[Corpora-List] Bootcamp: 'Quantitative Corpus Linguistics with R'-- re Louw's endorsement

Khurshid Ahmad kahmad at cs.tcd.ie
Thu Aug 14 11:49:21 UTC 2008


Dear All and Wolfgang
Wolfgang, as always, has brought out the big guns of philosophy and
language to discuss state of linguistics research.

Wolfgang's 'attack' on the utilitarians who are very happy to follow
DARPA-initiated dictum of 80:20 (if it works 80% of the times, then the
algorithm is good enough for language processing) is rather
uncharacteristic and a little unkind.  One can see that the utilitarian
use of ethics in medicine and animal welfare, has rekindled interest in
the hitherto ivory towerish notions of rights and duties.  People now
write more thanks to word processing and get their spellings checked using
much of the 80:20 software.

His note on isloationist tendencies amongst linguists is worth noting as
well: The isolation and containment of theoretical stances that are
disliked by one group of academics has a long history.
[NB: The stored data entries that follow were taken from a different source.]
**src/design/pmd_pkg.sv**
```systemverilog
// Shared types, widths, register indexes and reset values for the PID motor drive unit.
package pmd_pkg;

  localparam int unsigned GAIN_W     = 24;
  localparam int unsigned LIM_W      = 12;
  localparam int unsigned VAL_W      = 16;
  localparam int unsigned ERR_W      = 17;
  localparam int unsigned DER_W      = 18;
  localparam int unsigned SUM_W      = 32;
  localparam int unsigned PROD_W     = 56;
  localparam int unsigned ACC_W      = 58;
  localparam int unsigned FRAC_W     = 16;
  localparam int unsigned TRUNC_W    = ACC_W - FRAC_W;
  localparam int unsigned DIFF_W     = 13;
  localparam int unsigned NUM_W      = 26;
  localparam int unsigned MAG_W      = 25;
  localparam int unsigned DRV_W      = 27;
  localparam int unsigned CNT_W      = 5;
  localparam int unsigned CFG_IDX_W  = 3;
  localparam int unsigned CFG_DATA_W = 24;

  localparam int unsigned MUL_STEPS  = 3;
  localparam int unsigned DIV_STEPS  = MAG_W;

  localparam logic [CFG_IDX_W-1:0] REG_GAIN_P      = 3'd0;
  localparam logic [CFG_IDX_W-1:0] REG_GAIN_I      = 3'd1;
  localparam logic [CFG_IDX_W-1:0] REG_GAIN_D      = 3'd2;
  localparam logic [CFG_IDX_W-1:0] REG_CLAMP_LOW   = 3'd3;
  localparam logic [CFG_IDX_W-1:0] REG_CLAMP_HIGH  = 3'd4;
  localparam logic [CFG_IDX_W-1:0] REG_MAP_IN_LOW  = 3'd5;
  localparam logic [CFG_IDX_W-1:0] REG_OUT_AT_LOW  = 3'd6;
  localparam logic [CFG_IDX_W-1:0] REG_OUT_AT_HIGH = 3'd7;

  localparam logic [GAIN_W-1:0] GAIN_P_RST      = 24'd32792;
  localparam logic [GAIN_W-1:0] GAIN_I_RST      = 24'd2739;
  localparam logic [GAIN_W-1:0] GAIN_D_RST      = 24'd0;
  localparam logic [LIM_W-1:0]  CLAMP_LOW_RST   = 12'd1;
  localparam logic [LIM_W-1:0]  CLAMP_HIGH_RST  = 12'd3190;
  localparam logic [LIM_W-1:0]  MAP_IN_LOW_RST  = 12'd0;
  localparam logic [LIM_W-1:0]  OUT_AT_LOW_RST  = 12'd3190;
  localparam logic [LIM_W-1:0]  OUT_AT_HIGH_RST = 12'd1;

  localparam logic [LIM_W-1:0] DRIVE_MAX = 12'd4095;

  typedef struct packed {
    logic                    operation;
    logic signed [VAL_W-1:0] reference;
    logic signed [VAL_W-1:0] measured;
  } in_item_t;

  typedef struct packed {
    logic [LIM_W-1:0] drive;
    logic             stop;
  } out_item_t;

  typedef struct packed {
    logic signed [GAIN_W-1:0] gain_p;
    logic signed [GAIN_W-1:0] gain_i;
    logic signed [GAIN_W-1:0] gain_d;
    logic [LIM_W-1:0]         clamp_low;
    logic [LIM_W-1:0]         clamp_high;
    logic [LIM_W-1:0]         map_in_low;
    logic [LIM_W-1:0]         out_at_low;
    logic [LIM_W-1:0]         out_at_high;
  } cfg_t;

  typedef enum logic [2:0] {
    ST_IDLE,
    ST_MUL,
    ST_ACC,
    ST_CLAMP,
    ST_SCALE,
    ST_DIV,
    ST_DONE
  } state_e;

  typedef enum logic [1:0] {
    MUL_P = 2'd0,
    MUL_I = 2'd1,
    MUL_D = 2'd2
  } mul_sel_e;

  typedef struct packed {
    logic     load;
    logic     mul_en;
    mul_sel_e mul_sel;
    logic     acc_en;
    logic     clamp_en;
    logic     scale_en;
    logic     div_en;
    logic     out_load;
  } cmd_t;

  typedef struct packed {
    logic out_free;
  } status_t;

endpackage

```
**src/design/pid_motor_drive_unit.sv**
```systemverilog
// Top level of the PID motor drive unit: configuration registers, sequencer and datapath.
//
// One PID update per input item. An item (operation, reference, measured) is taken
// when in_valid_i is high and in_stall_o is low; in_stall_o is low only while the
// unit is idle. Each item yields exactly one result (drive, stop), offered on
// out_valid_o and taken at an edge where out_stall_i is low.
// Sequence: after its item is taken, the P, I and D terms go in turn through the
// shared 24x32 gain multiplier; the accumulation is finished, the sum is truncated
// and clamped, the remap product is formed, 25 steps of the bit-serial remap divider
// run, and the offset and saturation are applied as the result enters the output
// register. The next item can be taken in the cycle after the result enters it.
// A result waiting in the output register does not block the next item; only a
// second result that finds the register still full waits in the final step.
// Configuration writes go through cfg_valid_i / cfg_ready_o (always ready), register
// index on cfg_index_i, data on cfg_data_i, truncated to the register's width.
// Reset loads the register reset values and clears the error sum, the last error
// and the output valid flag.
module pid_motor_drive_unit (
  input  logic                                 clk_i,
  input  logic                                 rst_ni,
  input  logic                                 in_valid_i,
  output logic                                 in_stall_o,
  input  pmd_pkg::in_item_t                    in_data_i,
  output logic                                 out_valid_o,
  input  logic                                 out_stall_i,
  output pmd_pkg::out_item_t                   out_data_o,
  input  logic                                 cfg_valid_i,
  output logic                                 cfg_ready_o,
  input  logic [pmd_pkg::CFG_IDX_W-1:0]        cfg_index_i,
  input  logic [pmd_pkg::CFG_DATA_W-1:0]       cfg_data_i
);

  pmd_pkg::cfg_t    cfg_q;
  pmd_pkg::cmd_t    cmd;
  pmd_pkg::status_t status;

  // Writes must be issued only while idle (not enforced); the register file never stalls
  assign cfg_ready_o = 1'b1;

  // Register file: hold each field at its own width
  always_ff @(posedge clk_i or negedge rst_ni) begin
    if (!rst_ni) begin
      cfg_q.gain_p      <= pmd_pkg::GAIN_P_RST;
      cfg_q.gain_i      <= pmd_pkg::GAIN_I_RST;
      cfg_q.gain_d      <= pmd_pkg::GAIN_D_RST;
      cfg_q.clamp_low   <= pmd_pkg::CLAMP_LOW_RST;
      cfg_q.clamp_high  <= pmd_pkg::CLAMP_HIGH_RST;
      cfg_q.map_in_low  <= pmd_pkg::MAP_IN_LOW_RST;
      cfg_q.out_at_low  <= pmd_pkg::OUT_AT_LOW_RST;
      cfg_q.out_at_high <= pmd_pkg::OUT_AT_HIGH_RST;
    end else if (cfg_valid_i && cfg_ready_o) begin
      case (cfg_index_i)
        pmd_pkg::REG_GAIN_P:      cfg_q.gain_p      <= cfg_data_i;
        pmd_pkg::REG_GAIN_I:      cfg_q.gain_i      <= cfg_data_i;
        pmd_pkg::REG_GAIN_D:      cfg_q.gain_d      <= cfg_data_i;
        pmd_pkg::REG_CLAMP_LOW:   cfg_q.clamp_low   <= cfg_data_i[pmd_pkg::LIM_W-1:0];
        pmd_pkg::REG_CLAMP_HIGH:  cfg_q.clamp_high  <= cfg_data_i[pmd_pkg::LIM_W-1:0];
        pmd_pkg::REG_MAP_IN_LOW:  cfg_q.map_in_low  <= cfg_data_i[pmd_pkg::LIM_W-1:0];
        pmd_pkg::REG_OUT_AT_LOW:  cfg_q.out_at_low  <= cfg_data_i[pmd_pkg::LIM_W-1:0];
        pmd_pkg::REG_OUT_AT_HIGH: cfg_q.out_at_high <= cfg_data_i[pmd_pkg::LIM_W-1:0];
        default: cfg_q <= cfg_q;
      endcase
    end
  end

  // Sequencer: accept, step the multiplier and divider, release the result
  pmd_ctrl u_ctrl (
    .clk_i      (clk_i),
    .rst_ni     (rst_ni),
    .in_valid_i (in_valid_i),
    .in_stall_o (in_stall_o),
    .status_i   (status),
    .cmd_o      (cmd)
  );

  // Datapath: error state, gain products, clamp, remap and output register
  pmd_datapath u_datapath (
    .clk_i       (clk_i),
    .rst_ni      (rst_ni),
    .cfg_i       (cfg_q),
    .in_data_i   (in_data_i),
    .cmd_i       (cmd),
    .status_o    (status),
    .out_valid_o (out_valid_o),
    .out_stall_i (out_stall_i),
    .out_data_o  (out_data_o)
  );

endmodule

```
**src/design/pmd_ctrl.sv**
```systemverilog
// Sequencer for the PID motor drive unit: steps one item through multiply, clamp and divide.
module pmd_ctrl (
  input  logic             clk_i,
  input  logic             rst_ni,
  input  logic             in_valid_i,
  output logic             in_stall_o,
  input  pmd_pkg::status_t status_i,
  output pmd_pkg::cmd_t    cmd_o
);

  pmd_pkg::state_e state_q, state_d;
  logic [pmd_pkg::CNT_W-1:0] cnt_q, cnt_d;
  logic mul_last, div_last;

  assign mul_last = (cnt_q == pmd_pkg::CNT_W'(pmd_pkg::MUL_STEPS - 1));
  assign div_last = (cnt_q == pmd_pkg::CNT_W'(pmd_pkg::DIV_STEPS - 1));

  always_ff @(posedge clk_i or negedge rst_ni) begin
    if (!rst_ni) begin
      state_q <= pmd_pkg::ST_IDLE;
      cnt_q   <= '0;
    end else begin
      state_q <= state_d;
      cnt_q   <= cnt_d;
    end
  end

  // Next state and step counter
  always_comb begin
    state_d = state_q;
    cnt_d   = '0;
    case (state_q)
      pmd_pkg::ST_IDLE: begin
        if (in_valid_i) state_d = pmd_pkg::ST_MUL;
      end
      pmd_pkg::ST_MUL: begin
        if (mul_last) state_d = pmd_pkg::ST_ACC;
        else cnt_d = cnt_q + 1'b1;
      end
      pmd_pkg::ST_ACC:   state_d = pmd_pkg::ST_CLAMP;
      pmd_pkg::ST_CLAMP: state_d = pmd_pkg::ST_SCALE;
      pmd_pkg::ST_SCALE: state_d = pmd_pkg::ST_DIV;
      pmd_pkg::ST_DIV: begin
        if (div_last) state_d = pmd_pkg::ST_DONE;
        else cnt_d = cnt_q + 1'b1;
      end
      pmd_pkg::ST_DONE: begin
        if (status_i.out_free) state_d = pmd_pkg::ST_IDLE;
      end
      default: state_d = pmd_pkg::ST_IDLE;
    endcase
  end

  // Datapath commands
  always_comb begin
    cmd_o      = '0;
    in_stall_o = 1'b1;
    case (state_q)
      pmd_pkg::ST_IDLE: begin
        in_stall_o = 1'b0;
        cmd_o.load = in_valid_i;
      end
      pmd_pkg::ST_MUL: begin
        cmd_o.mul_en  = 1'b1;
        cmd_o.mul_sel = pmd_pkg::mul_sel_e'(cnt_q[1:0]);
        cmd_o.acc_en  = (cnt_q != '0);
      end
      pmd_pkg::ST_ACC:   cmd_o.acc_en   = 1'b1;
      pmd_pkg::ST_CLAMP: cmd_o.clamp_en = 1'b1;
      pmd_pkg::ST_SCALE: cmd_o.scale_en = 1'b1;
      pmd_pkg::ST_DIV:   cmd_o.div_en   = 1'b1;
      pmd_pkg::ST_DONE:  cmd_o.out_load = status_i.out_free;
      default: cmd_o = '0;
    endcase
  end

endmodule

```
**src/design/pmd_datapath.sv**
```systemverilog
// Datapath of the PID motor drive unit: error state, shared multiplier, clamp, remap divider.
module pmd_datapath (
  input  logic               clk_i,
  input  logic               rst_ni,
  input  pmd_pkg::cfg_t      cfg_i,
  input  pmd_pkg::in_item_t  in_data_i,
  input  pmd_pkg::cmd_t      cmd_i,
  output pmd_pkg::status_t   status_o,
  output logic               out_valid_o,
  input  logic               out_stall_i,
  output pmd_pkg::out_item_t out_data_o
);

  localparam int unsigned EXT_E = pmd_pkg::SUM_W - pmd_pkg::ERR_W;
  localparam int unsigned EXT_D = pmd_pkg::SUM_W - pmd_pkg::DER_W;
  localparam int unsigned EXT_P = pmd_pkg::ACC_W - pmd_pkg::PROD_W;
  localparam int unsigned EXT_A = pmd_pkg::PROD_W - pmd_pkg::GAIN_W;
  localparam int unsigned EXT_B = pmd_pkg::PROD_W - pmd_pkg::SUM_W;
  localparam int unsigned EXT_N = pmd_pkg::NUM_W - pmd_pkg::DIFF_W;
  localparam int unsigned EXT_L = pmd_pkg::TRUNC_W - pmd_pkg::LIM_W;
  localparam int unsigned EXT_Q = pmd_pkg::DRV_W - pmd_pkg::MAG_W;
  localparam int unsigned EXT_O = pmd_pkg::DRV_W - pmd_pkg::LIM_W;

  // Persistent controller state
  logic signed [pmd_pkg::SUM_W-1:0] error_sum_q;
  logic signed [pmd_pkg::ERR_W-1:0] last_error_q;

  // Per-item working registers
  logic signed [pmd_pkg::ERR_W-1:0]   err_q;
  logic signed [pmd_pkg::SUM_W-1:0]   sum_q;
  logic signed [pmd_pkg::DER_W-1:0]   deriv_q;
  logic                               stop_q;
  logic signed [pmd_pkg::PROD_W-1:0]  prod_q;
  logic signed [pmd_pkg::ACC_W-1:0]   acc_q;
  logic [pmd_pkg::LIM_W-1:0]          v_q;
  logic [pmd_pkg::MAG_W-1:0]          quo_q;
  logic [pmd_pkg::LIM_W-1:0]          rem_q;
  logic [pmd_pkg::LIM_W-1:0]          dvs_q;
  logic                               neg_q;
  logic                               den_zero_q;
  logic                               out_valid_q;
  pmd_pkg::out_item_t                 out_data_q;

  // Error, saturated sum, derivative
  logic signed [pmd_pkg::ERR_W-1:0] err;
  logic signed [pmd_pkg::SUM_W:0]   sum_wide;
  logic signed [pmd_pkg::SUM_W-1:0] sum_sat;
  logic signed [pmd_pkg::DER_W-1:0] deriv;

  assign err = $signed({in_data_i.reference[pmd_pkg::VAL_W-1], in_data_i.reference})
             - $signed({in_data_i.measured[pmd_pkg::VAL_W-1], in_data_i.measured});
  assign sum_wide = $signed({error_sum_q[pmd_pkg::SUM_W-1], error_sum_q})
                  + $signed({{(pmd_pkg::SUM_W + 1 - pmd_pkg::ERR_W){err[pmd_pkg::ERR_W-1]}}, err});
  assign deriv = $signed({err[pmd_pkg::ERR_W-1], err})
               - $signed({last_error_q[pmd_pkg::ERR_W-1], last_error_q});

  always_comb begin
    if (sum_wide[pmd_pkg::SUM_W] != sum_wide[pmd_pkg::SUM_W-1]) begin
      sum_sat = sum_wide[pmd_pkg::SUM_W] ? {1'b1, {(pmd_pkg::SUM_W-1){1'b0}}}
                                         : {1'b0, {(pmd_pkg::SUM_W-1){1'b1}}};
    end else begin
      sum_sat = sum_wide[pmd_pkg::SUM_W-1:0];
    end
  end

  always_ff @(posedge clk_i or negedge rst_ni) begin
    if (!rst_ni) begin
      error_sum_q  <= '0;
      last_error_q <= '0;
    end else if (cmd_i.load) begin
      error_sum_q  <= sum_sat;
      last_error_q <= err;
    end
  end

  always_ff @(posedge clk_i) begin
    if (cmd_i.load) begin
      err_q   <= err;
      sum_q   <= sum_sat;
      deriv_q <= deriv;
      stop_q  <= in_data_i.operation && (in_data_i.measured >= in_data_i.reference);
    end
  end

  // Shared multiplier: one gain term per cycle
  logic signed [pmd_pkg::GAIN_W-1:0] mul_a;
  logic signed [pmd_pkg::SUM_W-1:0]  mul_b;

  always_comb begin
    case (cmd_i.mul_sel)
      pmd_pkg::MUL_P: begin
        mul_a = cfg_i.gain_p;
        mul_b = $signed({{EXT_E{err_q[pmd_pkg::ERR_W-1]}}, err_q});
      end
      pmd_pkg::MUL_I: begin
        mul_a = cfg_i.gain_i;
        mul_b = sum_q;
      end
      pmd_pkg::MUL_D: begin
        mul_a = cfg_i.gain_d;
        mul_b = $signed({{EXT_D{deriv_q[pmd_pkg::DER_W-1]}}, deriv_q});
      end
      default: begin
        mul_a = '0;
        mul_b = '0;
      end
    endcase
  end

  always_ff @(posedge clk_i) begin
    if (cmd_i.mul_en) begin
      prod_q <= $signed({{EXT_A{mul_a[pmd_pkg::GAIN_W-1]}}, mul_a})
              * $signed({{EXT_B{mul_b[pmd_pkg::SUM_W-1]}}, mul_b});
    end
    if (cmd_i.load) begin
      acc_q <= '0;
    end else if (cmd_i.acc_en) begin
      acc_q <= acc_q + $signed({{EXT_P{prod_q[pmd_pkg::PROD_W-1]}}, prod_q});
    end
  end

  // Truncate toward zero, then clamp with the low bound tested first
  logic signed [pmd_pkg::ACC_W-1:0]   acc_adj;
  logic signed [pmd_pkg::TRUNC_W-1:0] v_full;
  logic signed [pmd_pkg::TRUNC_W-1:0] lo_ext, hi_ext;
  logic [pmd_pkg::LIM_W-1:0]          v_clamp;

  assign acc_adj = acc_q[pmd_pkg::ACC_W-1]
                 ? acc_q + $signed({{(pmd_pkg::ACC_W-pmd_pkg::FRAC_W){1'b0}},
                                    {pmd_pkg::FRAC_W{1'b1}}})
                 : acc_q;
  assign v_full = acc_adj[pmd_pkg::ACC_W-1:pmd_pkg::FRAC_W];
  assign lo_ext = $signed({{EXT_L{1'b0}}, cfg_i.clamp_low});
  assign hi_ext = $signed({{EXT_L{1'b0}}, cfg_i.clamp_high});

  always_comb begin
    if (v_full < lo_ext)      v_clamp = cfg_i.clamp_low;
    else if (v_full > hi_ext) v_clamp = cfg_i.clamp_high;
    else                      v_clamp = v_full[pmd_pkg::LIM_W-1:0];
  end

  always_ff @(posedge clk_i) begin
    if (cmd_i.clamp_en) v_q <= v_clamp;
  end

  // Remap numerator and divisor, sign-magnitude form
  logic signed [pmd_pkg::DIFF_W-1:0] diff_in, diff_out, den;
  logic signed [pmd_pkg::NUM_W-1:0]  num, num_abs;
  logic signed [pmd_pkg::DIFF_W-1:0] den_abs;

  assign diff_in  = $signed({1'b0, v_q}) - $signed({1'b0, cfg_i.map_in_low});
  assign diff_out = $signed({1'b0, cfg_i.out_at_high}) - $signed({1'b0, cfg_i.out_at_low});
  assign den      = $signed({1'b0, cfg_i.clamp_high}) - $signed({1'b0, cfg_i.map_in_low});
  assign num      = $signed({{EXT_N{diff_in[pmd_pkg::DIFF_W-1]}}, diff_in})
                  * $signed({{EXT_N{diff_out[pmd_pkg::DIFF_W-1]}}, diff_out});
  assign num_abs  = num[pmd_pkg::NUM_W-1] ? -num : num;
  assign den_abs  = den[pmd_pkg::DIFF_W-1] ? -den : den;

  // Restoring divider: one quotient bit per step
  logic [pmd_pkg::LIM_W:0] rem_sh, rem_sub;

  assign rem_sh  = {rem_q, quo_q[pmd_pkg::MAG_W-1]};
  assign rem_sub = rem_sh - {1'b0, dvs_q};

  always_ff @(posedge clk_i) begin
    if (cmd_i.scale_en) begin
      quo_q      <= num_abs[pmd_pkg::MAG_W-1:0];
      rem_q      <= '0;
      dvs_q      <= den_abs[pmd_pkg::LIM_W-1:0];
      neg_q      <= num[pmd_pkg::NUM_W-1] ^ den[pmd_pkg::DIFF_W-1];
      den_zero_q <= (den == '0);
    end else if (cmd_i.div_en) begin
      if (rem_sh >= {1'b0, dvs_q}) begin
        rem_q <= rem_sub[pmd_pkg::LIM_W-1:0];
        quo_q <= {quo_q[pmd_pkg::MAG_W-2:0], 1'b1};
      end else begin
        rem_q <= rem_sh[pmd_pkg::LIM_W-1:0];
        quo_q <= {quo_q[pmd_pkg::MAG_W-2:0], 1'b0};
      end
    end
  end

  // Offset and saturate the drive value
  logic signed [pmd_pkg::DRV_W-1:0] q_pos, q_signed, drive_w;
  logic [pmd_pkg::LIM_W-1:0]        drive;

  assign q_pos    = $signed({{EXT_Q{1'b0}}, quo_q});
  assign q_signed = neg_q ? -q_pos : q_pos;
  assign drive_w  = q_signed + $signed({{EXT_O{1'b0}}, cfg_i.out_at_low});

  always_comb begin
    if (den_zero_q)              drive = cfg_i.out_at_low;
    else if (drive_w < 0)        drive = '0;
    else if (drive_w > $signed({{EXT_O{1'b0}}, pmd_pkg::DRIVE_MAX}))
                                 drive = pmd_pkg::DRIVE_MAX;
    else                         drive = drive_w[pmd_pkg::LIM_W-1:0];
  end

  // Output register
  always_ff @(posedge clk_i or negedge rst_ni) begin
    if (!rst_ni) begin
      out_valid_q <= 1'b0;
    end else if (cmd_i.out_load) begin
      out_valid_q <= 1'b1;
    end else if (!out_stall_i) begin
      out_valid_q <= 1'b0;
    end
  end

  always_ff @(posedge clk_i) begin
    if (cmd_i.out_load) begin
      out_data_q.drive <= drive;
      out_data_q.stop  <= stop_q;
    end
  end

  assign status_o.out_free = !out_valid_q || !out_stall_i;
  assign out_valid_o       = out_valid_q;
  assign out_data_o        = out_data_q;

endmodule
```
**config.mk**
```make
export PLATFORM = sky130hd
export DESIGN_NAME = pid_motor_drive_unit
export DESIGN_NICKNAME = d
export VERILOG_FILES = /design/src/design/pmd_pkg.sv /design/src/design/pid_motor_drive_unit.sv /design/src/design/pmd_ctrl.sv /design/src/design/pmd_datapath.sv
export SDC_FILE = /design/constraint.sdc
export NUM_CORES = 2
export LEC_CHECK = 0
export BUFFER_PORTS_ARGS = -buffer_cell sky130_fd_sc_hd__buf_4
export CELL_PAD_IN_SITES_DETAIL_PLACEMENT = 0
export CELL_PAD_IN_SITES_GLOBAL_PLACEMENT = 1
export CORE_AREA = 3 3 396 398
export CTS_BUF_LIST = sky130_fd_sc_hd__clkbuf_8
export DETAILED_ROUTE_END_ITERATION = 16
export DIE_AREA = 0 0 399 401
export PLACE_DENSITY = 0.71
export RECOVER_POWER = 100
export SLEW_MARGIN = 15
export SYNTH_ARGS = -nofsm -noshare
export SYNTH_HDL_FRONTEND = slang
export SYNTH_SLANG_ARGS = --single-unit
export TNS_END_PERCENT = 10
```
**constraint.sdc**
```tcl
create_clock -name clk_i -period 13.9 [get_ports clk_i]
set_input_delay 3.475 -clock clk_i [delete_from_list [all_inputs] [get_ports clk_i]]
set_output_delay 3.475 -clock clk_i [all_outputs]
set_load 0.02 [all_outputs]
```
However, this
apparently emotive attitude to 'my theory' (and 'all theories but yours')
reassures me that almost all researchers are human after all and have
emotions - something automatons cannot have.

It is interesting to note the rise of punitive terminology and the
marginal militarization of language: bootcamps? Google bombs? what next? 
However, there is some hope as I noted in an announcement I just noted
looking for 'bootcamp' on Google:

The iQ Boot Camp is Europe's leading boutique web conference, designed for
organisations (http://www.iqcontent.com/events/bootcamp/about-bootcamp).

Boutiques and bootcamp don't quite collocate.  Perhaps, we can all
discover our softer side when naming our conferences/workshops.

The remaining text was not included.